__Exercise description__:
How many of the lines below contain the word "group"? Only the number is wanted.

__Excerpted records__:
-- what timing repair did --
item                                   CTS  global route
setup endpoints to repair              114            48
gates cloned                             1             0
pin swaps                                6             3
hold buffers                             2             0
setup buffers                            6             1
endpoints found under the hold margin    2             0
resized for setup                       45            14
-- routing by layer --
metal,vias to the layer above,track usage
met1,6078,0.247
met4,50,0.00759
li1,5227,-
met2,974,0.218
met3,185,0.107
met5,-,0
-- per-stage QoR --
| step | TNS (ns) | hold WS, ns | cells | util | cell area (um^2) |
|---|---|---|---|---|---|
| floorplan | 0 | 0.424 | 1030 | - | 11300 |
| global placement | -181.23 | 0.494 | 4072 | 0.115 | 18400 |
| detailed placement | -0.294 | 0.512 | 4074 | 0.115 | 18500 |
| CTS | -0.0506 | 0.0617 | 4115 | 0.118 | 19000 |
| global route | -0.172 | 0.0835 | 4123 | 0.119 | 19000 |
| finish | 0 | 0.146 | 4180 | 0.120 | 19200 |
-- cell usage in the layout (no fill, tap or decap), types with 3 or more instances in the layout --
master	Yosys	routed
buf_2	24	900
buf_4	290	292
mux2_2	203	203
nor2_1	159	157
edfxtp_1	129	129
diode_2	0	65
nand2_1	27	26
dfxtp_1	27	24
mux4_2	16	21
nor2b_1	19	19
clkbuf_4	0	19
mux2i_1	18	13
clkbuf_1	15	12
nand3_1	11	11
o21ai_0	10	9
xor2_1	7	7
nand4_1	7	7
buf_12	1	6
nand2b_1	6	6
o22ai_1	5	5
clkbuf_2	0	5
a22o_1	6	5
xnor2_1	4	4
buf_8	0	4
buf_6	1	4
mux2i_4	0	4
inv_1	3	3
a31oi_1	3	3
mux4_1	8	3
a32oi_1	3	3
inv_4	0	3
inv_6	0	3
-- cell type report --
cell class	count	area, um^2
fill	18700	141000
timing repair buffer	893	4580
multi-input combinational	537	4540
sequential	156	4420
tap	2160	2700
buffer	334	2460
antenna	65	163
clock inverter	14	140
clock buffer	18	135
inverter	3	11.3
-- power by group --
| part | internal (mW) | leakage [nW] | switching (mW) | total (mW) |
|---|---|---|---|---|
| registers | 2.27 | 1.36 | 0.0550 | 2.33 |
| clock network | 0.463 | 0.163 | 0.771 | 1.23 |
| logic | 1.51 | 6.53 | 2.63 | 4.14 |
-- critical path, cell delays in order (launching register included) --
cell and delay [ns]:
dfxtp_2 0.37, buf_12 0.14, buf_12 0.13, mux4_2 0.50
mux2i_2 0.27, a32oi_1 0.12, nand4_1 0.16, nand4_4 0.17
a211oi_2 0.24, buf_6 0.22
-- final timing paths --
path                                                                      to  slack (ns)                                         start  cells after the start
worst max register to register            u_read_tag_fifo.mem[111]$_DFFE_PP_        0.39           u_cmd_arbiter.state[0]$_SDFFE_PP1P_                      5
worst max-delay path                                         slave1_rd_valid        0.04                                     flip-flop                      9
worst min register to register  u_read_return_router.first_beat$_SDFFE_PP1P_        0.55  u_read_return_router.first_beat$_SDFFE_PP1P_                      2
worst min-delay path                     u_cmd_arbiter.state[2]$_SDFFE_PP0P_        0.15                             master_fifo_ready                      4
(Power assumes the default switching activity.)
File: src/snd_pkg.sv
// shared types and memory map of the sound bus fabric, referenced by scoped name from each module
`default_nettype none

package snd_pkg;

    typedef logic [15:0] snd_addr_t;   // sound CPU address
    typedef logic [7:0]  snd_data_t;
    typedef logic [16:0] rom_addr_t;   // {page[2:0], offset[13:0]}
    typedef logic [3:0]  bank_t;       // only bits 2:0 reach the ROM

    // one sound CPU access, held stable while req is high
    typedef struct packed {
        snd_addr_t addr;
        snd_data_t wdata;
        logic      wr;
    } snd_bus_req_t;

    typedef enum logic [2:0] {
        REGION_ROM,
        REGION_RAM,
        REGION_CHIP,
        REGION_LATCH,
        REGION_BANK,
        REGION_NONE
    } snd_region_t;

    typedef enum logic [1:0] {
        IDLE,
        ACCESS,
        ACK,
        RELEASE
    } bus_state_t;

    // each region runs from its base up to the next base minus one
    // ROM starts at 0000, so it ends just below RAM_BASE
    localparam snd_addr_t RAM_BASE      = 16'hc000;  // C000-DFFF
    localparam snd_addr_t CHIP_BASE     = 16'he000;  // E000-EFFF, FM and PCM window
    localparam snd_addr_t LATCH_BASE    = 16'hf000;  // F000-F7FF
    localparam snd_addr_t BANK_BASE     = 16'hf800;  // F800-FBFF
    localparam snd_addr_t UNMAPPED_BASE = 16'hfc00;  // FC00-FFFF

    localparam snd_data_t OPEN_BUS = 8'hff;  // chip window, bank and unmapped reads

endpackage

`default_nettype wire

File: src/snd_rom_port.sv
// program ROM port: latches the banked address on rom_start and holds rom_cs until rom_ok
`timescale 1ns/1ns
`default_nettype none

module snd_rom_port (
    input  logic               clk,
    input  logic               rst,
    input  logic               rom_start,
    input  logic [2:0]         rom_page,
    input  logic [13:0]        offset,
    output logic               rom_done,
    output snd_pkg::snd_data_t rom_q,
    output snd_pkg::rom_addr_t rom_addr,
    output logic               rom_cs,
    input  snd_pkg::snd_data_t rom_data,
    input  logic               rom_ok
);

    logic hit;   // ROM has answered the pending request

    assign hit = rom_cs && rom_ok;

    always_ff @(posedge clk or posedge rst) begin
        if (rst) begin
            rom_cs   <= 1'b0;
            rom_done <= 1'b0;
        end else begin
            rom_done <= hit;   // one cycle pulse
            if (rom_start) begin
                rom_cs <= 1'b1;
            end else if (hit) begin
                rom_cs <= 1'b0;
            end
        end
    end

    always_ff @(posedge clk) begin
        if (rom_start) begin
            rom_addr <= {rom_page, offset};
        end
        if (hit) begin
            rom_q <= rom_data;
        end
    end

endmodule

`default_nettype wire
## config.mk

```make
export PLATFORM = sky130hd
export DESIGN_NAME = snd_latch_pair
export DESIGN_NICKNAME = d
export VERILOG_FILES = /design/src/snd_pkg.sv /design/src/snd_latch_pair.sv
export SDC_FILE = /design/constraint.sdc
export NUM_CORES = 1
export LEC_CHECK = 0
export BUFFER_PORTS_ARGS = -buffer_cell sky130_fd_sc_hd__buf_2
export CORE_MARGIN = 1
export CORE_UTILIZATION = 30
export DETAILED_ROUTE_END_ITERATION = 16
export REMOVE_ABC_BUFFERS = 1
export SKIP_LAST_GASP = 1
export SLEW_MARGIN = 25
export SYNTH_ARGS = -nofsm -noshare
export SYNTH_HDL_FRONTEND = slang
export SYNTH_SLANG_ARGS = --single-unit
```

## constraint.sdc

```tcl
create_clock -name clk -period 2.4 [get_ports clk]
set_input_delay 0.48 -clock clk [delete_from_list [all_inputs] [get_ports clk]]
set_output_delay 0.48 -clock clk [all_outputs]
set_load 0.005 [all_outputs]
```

...

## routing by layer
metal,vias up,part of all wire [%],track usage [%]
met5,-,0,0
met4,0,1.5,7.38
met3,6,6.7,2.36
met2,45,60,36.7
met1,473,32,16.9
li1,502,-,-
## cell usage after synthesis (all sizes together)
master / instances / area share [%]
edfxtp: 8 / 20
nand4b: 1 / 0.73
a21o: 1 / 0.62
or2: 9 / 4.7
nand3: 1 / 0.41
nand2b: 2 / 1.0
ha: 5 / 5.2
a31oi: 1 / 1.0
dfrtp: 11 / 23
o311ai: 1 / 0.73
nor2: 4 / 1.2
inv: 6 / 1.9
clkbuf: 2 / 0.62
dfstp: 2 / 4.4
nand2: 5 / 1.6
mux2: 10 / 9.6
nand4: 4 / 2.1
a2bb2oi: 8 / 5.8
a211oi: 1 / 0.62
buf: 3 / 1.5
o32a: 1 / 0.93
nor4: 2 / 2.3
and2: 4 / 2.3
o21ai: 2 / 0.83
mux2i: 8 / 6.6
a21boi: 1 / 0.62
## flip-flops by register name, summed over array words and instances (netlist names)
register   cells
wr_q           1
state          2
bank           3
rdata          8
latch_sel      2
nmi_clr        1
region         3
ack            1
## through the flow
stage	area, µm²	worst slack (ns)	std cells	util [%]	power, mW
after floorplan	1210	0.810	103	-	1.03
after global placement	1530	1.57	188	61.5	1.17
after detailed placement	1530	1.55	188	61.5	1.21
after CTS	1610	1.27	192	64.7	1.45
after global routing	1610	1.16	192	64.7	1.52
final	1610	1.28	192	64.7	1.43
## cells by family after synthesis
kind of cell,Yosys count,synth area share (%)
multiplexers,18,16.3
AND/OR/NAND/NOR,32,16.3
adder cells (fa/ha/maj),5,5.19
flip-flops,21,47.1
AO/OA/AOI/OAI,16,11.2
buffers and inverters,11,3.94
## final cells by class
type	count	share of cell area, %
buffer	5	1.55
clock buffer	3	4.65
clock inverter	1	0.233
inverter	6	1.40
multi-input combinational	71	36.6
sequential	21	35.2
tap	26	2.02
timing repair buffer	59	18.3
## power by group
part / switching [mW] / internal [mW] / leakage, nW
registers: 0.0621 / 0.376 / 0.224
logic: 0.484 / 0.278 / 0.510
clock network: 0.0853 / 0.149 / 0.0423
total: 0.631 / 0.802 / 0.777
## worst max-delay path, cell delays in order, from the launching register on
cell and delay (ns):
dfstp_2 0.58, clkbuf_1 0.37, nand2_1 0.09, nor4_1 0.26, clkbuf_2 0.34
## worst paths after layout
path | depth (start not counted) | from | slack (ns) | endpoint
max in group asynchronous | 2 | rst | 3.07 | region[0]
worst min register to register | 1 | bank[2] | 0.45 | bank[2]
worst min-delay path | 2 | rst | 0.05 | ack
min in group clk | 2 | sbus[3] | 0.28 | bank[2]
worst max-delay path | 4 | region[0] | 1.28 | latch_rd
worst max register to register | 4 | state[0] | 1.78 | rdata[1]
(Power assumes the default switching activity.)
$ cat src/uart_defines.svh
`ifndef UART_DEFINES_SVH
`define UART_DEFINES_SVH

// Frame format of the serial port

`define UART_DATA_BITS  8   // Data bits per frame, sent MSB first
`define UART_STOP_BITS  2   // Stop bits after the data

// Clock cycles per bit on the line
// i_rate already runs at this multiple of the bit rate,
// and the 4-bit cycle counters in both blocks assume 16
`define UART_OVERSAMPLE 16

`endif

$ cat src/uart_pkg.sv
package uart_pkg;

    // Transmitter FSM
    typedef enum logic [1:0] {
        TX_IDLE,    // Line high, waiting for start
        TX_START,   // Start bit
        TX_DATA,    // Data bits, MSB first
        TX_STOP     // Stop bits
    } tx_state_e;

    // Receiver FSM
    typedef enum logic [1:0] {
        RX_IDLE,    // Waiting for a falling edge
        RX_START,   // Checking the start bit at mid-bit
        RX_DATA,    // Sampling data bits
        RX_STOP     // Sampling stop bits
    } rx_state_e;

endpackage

--

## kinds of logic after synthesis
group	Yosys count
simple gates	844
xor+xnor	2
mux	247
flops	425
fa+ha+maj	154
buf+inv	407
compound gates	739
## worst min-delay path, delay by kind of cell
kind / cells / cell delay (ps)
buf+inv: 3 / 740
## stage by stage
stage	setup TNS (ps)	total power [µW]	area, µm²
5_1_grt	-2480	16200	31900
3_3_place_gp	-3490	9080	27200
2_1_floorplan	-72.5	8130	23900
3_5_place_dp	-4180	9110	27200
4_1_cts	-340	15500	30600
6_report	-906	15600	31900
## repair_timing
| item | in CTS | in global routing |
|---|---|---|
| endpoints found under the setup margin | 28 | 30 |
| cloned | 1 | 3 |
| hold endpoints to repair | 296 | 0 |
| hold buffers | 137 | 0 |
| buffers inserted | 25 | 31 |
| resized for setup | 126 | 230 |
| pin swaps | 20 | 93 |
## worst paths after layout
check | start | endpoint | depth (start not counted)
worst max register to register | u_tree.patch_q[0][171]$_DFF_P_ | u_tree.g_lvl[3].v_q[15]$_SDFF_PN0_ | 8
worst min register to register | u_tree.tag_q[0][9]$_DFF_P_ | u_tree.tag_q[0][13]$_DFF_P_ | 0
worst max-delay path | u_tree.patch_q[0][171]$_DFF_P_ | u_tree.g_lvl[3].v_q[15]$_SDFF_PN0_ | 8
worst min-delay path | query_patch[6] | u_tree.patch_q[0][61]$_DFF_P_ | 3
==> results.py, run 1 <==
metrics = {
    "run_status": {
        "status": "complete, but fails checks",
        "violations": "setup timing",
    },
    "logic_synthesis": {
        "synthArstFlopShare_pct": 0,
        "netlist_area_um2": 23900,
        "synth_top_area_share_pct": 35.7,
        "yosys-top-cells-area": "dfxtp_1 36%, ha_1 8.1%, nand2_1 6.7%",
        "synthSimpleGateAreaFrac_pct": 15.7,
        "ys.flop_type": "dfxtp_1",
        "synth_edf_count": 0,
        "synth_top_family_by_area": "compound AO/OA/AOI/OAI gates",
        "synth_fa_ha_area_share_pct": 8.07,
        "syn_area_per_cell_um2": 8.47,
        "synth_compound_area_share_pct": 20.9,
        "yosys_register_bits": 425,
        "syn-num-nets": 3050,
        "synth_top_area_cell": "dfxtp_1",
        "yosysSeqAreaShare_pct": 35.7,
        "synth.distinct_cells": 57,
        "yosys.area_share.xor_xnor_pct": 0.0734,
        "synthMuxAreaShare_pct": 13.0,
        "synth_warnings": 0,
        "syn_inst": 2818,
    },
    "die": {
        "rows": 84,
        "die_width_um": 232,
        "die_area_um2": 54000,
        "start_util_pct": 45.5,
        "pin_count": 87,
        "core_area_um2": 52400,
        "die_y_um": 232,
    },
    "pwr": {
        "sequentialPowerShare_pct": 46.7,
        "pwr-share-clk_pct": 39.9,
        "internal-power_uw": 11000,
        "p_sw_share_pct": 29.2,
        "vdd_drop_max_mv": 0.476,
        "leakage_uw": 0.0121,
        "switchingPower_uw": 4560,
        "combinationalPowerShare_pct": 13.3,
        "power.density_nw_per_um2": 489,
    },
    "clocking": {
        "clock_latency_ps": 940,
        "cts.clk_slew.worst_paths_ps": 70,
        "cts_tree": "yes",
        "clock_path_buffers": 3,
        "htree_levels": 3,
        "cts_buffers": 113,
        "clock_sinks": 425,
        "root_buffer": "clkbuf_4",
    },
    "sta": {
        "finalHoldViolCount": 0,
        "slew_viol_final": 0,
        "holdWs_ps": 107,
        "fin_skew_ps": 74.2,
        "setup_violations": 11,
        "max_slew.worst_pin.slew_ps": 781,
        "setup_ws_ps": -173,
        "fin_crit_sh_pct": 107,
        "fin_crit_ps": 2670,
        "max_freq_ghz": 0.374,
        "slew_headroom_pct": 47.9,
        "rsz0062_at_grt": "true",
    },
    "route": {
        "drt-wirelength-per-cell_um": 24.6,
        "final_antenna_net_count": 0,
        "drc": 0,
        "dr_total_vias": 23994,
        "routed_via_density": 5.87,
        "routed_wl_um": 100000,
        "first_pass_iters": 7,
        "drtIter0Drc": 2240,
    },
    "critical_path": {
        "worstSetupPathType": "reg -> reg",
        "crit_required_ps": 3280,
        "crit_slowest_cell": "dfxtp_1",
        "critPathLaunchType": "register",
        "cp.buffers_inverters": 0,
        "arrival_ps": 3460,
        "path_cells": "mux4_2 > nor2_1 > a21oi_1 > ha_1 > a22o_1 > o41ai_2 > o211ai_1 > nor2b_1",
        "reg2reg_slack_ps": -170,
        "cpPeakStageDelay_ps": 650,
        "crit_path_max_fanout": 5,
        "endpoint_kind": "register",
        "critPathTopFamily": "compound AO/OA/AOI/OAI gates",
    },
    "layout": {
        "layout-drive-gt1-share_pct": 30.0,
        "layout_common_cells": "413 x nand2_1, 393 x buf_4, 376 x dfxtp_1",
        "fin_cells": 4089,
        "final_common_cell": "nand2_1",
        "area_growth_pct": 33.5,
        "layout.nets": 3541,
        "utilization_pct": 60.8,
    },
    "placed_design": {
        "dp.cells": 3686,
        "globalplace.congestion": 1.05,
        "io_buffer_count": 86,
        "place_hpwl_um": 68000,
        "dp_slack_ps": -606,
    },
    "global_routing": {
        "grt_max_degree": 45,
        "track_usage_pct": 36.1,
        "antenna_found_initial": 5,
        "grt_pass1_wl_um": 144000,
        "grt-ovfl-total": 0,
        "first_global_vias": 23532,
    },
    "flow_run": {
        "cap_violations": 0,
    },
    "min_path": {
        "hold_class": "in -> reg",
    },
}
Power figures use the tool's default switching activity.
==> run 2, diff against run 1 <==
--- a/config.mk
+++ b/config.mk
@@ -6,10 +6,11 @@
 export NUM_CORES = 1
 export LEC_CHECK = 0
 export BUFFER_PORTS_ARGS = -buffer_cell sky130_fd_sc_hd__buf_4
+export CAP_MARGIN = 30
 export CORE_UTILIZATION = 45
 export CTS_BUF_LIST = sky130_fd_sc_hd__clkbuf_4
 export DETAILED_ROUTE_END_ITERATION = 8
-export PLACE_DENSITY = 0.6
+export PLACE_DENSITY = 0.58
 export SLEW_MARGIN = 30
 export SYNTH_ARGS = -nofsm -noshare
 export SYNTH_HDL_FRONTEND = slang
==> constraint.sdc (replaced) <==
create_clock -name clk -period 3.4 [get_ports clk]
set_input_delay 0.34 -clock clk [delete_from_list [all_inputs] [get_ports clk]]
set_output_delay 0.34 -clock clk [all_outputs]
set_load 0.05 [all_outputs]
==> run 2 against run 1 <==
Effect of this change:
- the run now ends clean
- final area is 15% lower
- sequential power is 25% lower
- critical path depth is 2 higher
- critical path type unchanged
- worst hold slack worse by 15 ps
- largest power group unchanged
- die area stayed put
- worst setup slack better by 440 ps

__Completed exercise__:
6